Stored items
------------
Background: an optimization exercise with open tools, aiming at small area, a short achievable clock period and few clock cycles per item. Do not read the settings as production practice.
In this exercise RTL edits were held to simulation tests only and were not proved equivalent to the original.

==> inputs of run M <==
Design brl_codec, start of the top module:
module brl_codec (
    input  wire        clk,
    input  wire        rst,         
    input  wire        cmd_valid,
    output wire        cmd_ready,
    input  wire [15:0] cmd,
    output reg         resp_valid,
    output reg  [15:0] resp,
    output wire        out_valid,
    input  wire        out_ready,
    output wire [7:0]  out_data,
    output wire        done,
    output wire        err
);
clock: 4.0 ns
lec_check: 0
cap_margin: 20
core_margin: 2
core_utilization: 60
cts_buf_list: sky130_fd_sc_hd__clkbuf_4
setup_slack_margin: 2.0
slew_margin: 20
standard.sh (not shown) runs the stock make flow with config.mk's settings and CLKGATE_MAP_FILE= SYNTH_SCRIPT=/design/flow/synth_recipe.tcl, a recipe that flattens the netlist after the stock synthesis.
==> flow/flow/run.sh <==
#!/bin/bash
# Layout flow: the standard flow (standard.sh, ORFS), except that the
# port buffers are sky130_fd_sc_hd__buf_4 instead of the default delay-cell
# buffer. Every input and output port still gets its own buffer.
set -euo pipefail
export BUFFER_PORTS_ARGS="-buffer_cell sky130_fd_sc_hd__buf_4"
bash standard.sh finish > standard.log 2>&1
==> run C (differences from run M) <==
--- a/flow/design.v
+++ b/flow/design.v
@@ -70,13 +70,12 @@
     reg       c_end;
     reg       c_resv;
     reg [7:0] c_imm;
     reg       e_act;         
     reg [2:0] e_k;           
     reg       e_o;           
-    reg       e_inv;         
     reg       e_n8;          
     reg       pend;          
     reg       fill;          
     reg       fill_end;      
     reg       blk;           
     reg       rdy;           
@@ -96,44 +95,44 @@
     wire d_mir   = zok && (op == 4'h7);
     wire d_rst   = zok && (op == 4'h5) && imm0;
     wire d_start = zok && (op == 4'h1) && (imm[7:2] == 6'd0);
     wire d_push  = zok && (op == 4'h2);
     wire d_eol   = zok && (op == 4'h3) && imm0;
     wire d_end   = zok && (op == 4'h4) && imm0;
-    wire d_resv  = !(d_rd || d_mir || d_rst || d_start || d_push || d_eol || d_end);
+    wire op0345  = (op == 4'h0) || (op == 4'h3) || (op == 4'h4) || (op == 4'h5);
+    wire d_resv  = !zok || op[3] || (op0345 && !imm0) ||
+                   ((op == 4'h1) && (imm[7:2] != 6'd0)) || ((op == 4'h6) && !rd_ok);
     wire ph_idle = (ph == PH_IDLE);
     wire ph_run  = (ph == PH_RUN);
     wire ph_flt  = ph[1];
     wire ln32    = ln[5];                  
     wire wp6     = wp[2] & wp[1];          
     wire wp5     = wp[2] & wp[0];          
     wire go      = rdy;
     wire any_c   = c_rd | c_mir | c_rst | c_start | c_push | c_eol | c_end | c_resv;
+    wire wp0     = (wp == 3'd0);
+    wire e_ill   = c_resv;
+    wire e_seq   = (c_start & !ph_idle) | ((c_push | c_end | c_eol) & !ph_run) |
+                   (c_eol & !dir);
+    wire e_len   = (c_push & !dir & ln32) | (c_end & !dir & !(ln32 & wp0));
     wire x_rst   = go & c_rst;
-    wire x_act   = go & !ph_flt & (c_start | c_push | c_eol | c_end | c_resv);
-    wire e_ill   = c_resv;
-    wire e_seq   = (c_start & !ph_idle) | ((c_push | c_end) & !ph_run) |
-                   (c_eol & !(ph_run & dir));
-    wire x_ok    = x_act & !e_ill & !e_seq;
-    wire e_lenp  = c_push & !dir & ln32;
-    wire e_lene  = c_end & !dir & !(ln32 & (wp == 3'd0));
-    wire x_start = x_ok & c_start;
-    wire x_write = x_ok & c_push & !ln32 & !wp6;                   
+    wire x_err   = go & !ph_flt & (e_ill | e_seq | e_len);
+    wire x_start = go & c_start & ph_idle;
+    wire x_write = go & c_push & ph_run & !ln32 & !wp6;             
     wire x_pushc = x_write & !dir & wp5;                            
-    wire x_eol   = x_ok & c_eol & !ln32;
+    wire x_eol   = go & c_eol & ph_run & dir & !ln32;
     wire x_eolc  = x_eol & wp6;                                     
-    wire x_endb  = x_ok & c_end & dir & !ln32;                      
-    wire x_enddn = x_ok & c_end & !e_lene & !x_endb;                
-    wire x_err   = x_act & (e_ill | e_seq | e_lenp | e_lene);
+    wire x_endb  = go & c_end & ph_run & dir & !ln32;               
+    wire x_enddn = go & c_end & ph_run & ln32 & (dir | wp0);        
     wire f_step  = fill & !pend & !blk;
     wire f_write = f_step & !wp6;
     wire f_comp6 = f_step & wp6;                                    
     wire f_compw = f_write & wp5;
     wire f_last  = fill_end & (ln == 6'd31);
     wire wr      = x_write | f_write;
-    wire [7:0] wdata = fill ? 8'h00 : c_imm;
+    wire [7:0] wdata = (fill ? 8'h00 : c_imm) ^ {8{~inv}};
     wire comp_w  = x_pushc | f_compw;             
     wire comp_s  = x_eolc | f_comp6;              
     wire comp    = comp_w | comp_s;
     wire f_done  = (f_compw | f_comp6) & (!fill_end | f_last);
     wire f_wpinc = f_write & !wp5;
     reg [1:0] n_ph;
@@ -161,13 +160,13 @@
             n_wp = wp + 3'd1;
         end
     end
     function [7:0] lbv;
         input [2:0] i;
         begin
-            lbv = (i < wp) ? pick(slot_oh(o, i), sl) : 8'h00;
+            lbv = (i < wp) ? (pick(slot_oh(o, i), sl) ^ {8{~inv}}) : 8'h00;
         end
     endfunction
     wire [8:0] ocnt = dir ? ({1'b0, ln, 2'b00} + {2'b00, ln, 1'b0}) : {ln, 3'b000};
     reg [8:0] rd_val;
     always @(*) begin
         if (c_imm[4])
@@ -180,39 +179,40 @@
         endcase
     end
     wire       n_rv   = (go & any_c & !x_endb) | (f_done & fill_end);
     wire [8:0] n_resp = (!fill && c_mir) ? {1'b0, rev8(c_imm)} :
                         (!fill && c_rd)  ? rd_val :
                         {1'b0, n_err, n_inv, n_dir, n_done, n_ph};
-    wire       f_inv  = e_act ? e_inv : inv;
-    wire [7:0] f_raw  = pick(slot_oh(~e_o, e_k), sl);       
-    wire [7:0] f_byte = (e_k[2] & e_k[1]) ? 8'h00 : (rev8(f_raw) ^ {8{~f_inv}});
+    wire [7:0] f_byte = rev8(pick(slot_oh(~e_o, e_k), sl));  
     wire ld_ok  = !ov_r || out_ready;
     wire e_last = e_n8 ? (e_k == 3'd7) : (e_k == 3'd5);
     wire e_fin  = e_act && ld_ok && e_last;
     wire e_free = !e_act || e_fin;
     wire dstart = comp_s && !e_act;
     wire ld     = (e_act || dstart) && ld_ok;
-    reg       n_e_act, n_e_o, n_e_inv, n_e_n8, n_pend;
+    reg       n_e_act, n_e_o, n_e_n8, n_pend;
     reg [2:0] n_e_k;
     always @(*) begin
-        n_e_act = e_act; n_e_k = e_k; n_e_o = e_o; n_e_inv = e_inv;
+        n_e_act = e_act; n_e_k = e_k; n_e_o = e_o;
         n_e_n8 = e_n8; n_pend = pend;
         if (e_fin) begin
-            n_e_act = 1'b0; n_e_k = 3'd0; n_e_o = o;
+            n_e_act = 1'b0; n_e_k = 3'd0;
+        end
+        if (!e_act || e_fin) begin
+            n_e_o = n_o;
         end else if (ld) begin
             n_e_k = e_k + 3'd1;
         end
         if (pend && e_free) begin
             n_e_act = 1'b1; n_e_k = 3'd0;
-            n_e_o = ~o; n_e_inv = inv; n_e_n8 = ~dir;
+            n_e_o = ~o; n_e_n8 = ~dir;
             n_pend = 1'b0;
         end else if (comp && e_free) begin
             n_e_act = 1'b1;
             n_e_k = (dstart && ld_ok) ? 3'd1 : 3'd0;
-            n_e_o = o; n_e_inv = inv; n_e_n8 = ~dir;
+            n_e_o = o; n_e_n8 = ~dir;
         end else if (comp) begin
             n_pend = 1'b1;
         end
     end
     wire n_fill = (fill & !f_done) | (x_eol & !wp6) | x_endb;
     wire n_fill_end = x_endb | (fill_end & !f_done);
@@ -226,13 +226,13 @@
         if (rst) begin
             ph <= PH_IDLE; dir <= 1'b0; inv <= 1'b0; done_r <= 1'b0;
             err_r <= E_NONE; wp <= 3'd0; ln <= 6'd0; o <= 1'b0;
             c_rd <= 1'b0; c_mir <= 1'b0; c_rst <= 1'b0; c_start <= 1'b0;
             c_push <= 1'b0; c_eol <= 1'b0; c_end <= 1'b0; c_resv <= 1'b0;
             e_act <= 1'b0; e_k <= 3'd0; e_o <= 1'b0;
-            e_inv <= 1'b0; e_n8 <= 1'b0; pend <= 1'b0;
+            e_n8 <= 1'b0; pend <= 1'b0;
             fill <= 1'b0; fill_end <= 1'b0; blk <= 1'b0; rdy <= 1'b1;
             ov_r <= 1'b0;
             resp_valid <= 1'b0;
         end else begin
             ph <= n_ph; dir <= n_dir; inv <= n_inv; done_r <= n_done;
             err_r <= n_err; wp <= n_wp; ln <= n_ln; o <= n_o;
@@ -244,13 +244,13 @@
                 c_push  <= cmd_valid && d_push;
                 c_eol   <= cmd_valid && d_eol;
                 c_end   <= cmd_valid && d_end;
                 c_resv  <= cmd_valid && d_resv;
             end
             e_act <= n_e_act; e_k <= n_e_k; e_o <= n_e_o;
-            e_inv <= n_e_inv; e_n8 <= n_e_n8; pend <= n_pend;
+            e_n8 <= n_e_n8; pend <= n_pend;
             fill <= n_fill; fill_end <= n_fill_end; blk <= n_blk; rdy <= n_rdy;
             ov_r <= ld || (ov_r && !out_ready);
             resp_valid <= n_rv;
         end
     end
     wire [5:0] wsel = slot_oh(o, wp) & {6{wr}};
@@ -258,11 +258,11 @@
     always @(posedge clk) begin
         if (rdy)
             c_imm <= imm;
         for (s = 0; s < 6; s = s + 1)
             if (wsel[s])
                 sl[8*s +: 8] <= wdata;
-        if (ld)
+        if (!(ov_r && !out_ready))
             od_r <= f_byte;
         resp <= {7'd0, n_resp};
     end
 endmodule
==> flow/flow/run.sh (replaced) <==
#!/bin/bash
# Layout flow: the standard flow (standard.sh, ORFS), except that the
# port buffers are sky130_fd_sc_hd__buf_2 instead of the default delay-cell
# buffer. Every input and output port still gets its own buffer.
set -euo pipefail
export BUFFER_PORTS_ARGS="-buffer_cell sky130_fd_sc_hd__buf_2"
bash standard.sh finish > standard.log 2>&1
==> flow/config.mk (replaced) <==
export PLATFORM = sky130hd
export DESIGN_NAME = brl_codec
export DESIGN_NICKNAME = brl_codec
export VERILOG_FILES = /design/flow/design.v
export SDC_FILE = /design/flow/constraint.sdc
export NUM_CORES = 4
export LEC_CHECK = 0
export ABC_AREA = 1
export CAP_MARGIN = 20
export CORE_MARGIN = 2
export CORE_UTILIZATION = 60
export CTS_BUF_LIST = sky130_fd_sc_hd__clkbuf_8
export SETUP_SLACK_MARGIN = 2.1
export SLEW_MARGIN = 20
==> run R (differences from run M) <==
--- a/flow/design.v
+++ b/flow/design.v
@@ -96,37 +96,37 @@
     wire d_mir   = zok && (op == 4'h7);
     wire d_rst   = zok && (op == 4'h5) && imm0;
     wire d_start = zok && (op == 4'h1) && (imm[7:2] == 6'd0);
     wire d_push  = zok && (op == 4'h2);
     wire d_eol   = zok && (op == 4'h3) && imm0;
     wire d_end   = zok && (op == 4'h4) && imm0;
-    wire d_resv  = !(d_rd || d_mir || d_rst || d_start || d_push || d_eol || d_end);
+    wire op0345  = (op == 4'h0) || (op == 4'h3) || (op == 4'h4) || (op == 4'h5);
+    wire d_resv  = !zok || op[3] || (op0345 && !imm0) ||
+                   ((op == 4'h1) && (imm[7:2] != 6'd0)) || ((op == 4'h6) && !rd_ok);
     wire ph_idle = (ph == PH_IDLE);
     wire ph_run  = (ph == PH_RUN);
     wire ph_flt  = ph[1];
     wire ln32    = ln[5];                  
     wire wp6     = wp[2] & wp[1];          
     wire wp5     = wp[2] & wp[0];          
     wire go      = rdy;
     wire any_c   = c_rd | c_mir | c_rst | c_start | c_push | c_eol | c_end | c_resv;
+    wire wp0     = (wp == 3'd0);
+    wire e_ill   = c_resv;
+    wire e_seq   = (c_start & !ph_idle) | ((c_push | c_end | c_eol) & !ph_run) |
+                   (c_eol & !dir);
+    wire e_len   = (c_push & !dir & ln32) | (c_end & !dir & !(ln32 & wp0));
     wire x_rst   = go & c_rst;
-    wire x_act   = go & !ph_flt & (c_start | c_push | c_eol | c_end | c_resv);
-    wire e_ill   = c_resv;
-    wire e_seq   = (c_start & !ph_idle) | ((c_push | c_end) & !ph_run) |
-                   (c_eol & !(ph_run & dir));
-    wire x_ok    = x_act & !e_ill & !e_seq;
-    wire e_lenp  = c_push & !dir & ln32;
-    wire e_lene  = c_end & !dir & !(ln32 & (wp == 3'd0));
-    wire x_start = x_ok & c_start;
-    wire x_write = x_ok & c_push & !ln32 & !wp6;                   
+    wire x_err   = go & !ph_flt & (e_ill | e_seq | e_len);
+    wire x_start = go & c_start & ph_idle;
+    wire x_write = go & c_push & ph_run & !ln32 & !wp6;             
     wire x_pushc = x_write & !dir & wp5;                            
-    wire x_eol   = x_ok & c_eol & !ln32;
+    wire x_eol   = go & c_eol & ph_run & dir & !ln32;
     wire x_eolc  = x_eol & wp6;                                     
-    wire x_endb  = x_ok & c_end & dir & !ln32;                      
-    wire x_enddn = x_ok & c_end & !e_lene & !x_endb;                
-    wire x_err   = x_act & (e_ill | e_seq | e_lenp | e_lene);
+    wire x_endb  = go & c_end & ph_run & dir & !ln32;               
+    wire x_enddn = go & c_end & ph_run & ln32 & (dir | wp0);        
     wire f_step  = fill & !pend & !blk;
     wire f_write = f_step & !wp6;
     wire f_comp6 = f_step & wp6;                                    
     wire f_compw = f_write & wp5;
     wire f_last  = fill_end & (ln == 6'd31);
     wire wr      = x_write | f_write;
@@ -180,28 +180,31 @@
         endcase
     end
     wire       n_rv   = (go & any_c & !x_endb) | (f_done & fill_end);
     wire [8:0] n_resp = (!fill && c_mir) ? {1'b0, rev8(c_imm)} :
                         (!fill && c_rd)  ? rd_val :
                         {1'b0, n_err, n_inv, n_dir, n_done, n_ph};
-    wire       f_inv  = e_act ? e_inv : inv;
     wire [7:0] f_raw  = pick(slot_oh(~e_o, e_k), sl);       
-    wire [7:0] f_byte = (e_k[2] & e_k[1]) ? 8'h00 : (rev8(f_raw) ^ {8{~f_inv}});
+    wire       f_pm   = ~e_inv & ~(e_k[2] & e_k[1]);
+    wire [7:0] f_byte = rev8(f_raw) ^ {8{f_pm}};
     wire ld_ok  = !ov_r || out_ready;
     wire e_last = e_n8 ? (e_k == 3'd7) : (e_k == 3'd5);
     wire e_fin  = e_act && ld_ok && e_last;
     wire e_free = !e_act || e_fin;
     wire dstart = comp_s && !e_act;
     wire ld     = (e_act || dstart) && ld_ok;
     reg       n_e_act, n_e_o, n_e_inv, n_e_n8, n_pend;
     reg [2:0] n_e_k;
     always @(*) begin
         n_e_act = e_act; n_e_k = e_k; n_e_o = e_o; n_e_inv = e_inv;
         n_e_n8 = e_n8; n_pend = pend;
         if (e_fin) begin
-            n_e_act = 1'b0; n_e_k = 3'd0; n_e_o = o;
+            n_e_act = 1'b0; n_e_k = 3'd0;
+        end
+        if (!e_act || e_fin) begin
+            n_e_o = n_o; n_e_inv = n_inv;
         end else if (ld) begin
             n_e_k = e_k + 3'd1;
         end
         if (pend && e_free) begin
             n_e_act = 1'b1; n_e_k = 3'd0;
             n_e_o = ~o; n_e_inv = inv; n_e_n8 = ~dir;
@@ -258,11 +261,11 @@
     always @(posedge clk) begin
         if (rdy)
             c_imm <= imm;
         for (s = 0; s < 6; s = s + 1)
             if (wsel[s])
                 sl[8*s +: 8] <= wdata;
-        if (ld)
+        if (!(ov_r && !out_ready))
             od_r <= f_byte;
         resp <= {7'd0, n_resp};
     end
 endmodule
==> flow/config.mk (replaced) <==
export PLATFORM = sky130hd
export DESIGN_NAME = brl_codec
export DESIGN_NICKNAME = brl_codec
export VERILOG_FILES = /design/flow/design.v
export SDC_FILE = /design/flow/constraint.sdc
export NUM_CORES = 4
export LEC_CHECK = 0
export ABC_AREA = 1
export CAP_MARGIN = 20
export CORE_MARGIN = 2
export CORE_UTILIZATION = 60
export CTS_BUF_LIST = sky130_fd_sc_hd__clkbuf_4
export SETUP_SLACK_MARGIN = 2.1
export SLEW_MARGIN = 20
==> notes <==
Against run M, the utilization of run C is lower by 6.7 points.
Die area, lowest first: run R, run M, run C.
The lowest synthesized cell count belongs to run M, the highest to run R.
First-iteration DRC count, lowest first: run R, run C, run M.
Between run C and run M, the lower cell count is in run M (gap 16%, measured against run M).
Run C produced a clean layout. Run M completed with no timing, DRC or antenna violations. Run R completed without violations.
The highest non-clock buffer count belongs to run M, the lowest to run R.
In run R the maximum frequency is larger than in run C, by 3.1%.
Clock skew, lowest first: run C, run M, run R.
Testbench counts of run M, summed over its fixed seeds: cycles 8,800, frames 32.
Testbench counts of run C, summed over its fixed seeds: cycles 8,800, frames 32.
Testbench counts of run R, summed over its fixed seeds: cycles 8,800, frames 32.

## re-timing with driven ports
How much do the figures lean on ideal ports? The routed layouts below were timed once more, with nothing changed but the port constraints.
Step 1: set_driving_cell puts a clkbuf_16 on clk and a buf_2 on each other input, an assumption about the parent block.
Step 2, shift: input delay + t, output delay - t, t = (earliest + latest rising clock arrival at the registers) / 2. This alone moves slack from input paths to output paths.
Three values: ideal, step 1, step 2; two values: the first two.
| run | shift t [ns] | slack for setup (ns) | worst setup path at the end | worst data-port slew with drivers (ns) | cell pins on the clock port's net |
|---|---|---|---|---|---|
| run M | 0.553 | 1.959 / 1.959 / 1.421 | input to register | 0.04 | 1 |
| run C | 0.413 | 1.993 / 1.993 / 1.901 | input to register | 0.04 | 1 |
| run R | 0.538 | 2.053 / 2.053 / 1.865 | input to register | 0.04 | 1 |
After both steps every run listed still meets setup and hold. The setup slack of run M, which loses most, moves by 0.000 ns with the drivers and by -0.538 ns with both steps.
------------
— WHAT IS BEING ASKED —
Among the lines above, find those with the word "drivers". Copy them.

— RESPONSE FOR THIS EXERCISE —
| run | shift t [ns] | slack for setup (ns) | worst setup path at the end | worst data-port slew with drivers (ns) | cell pins on the clock port's net |
After both steps every run listed still meets setup and hold. The setup slack of run M, which loses most, moves by 0.000 ns with the drivers and by -0.538 ns with both steps.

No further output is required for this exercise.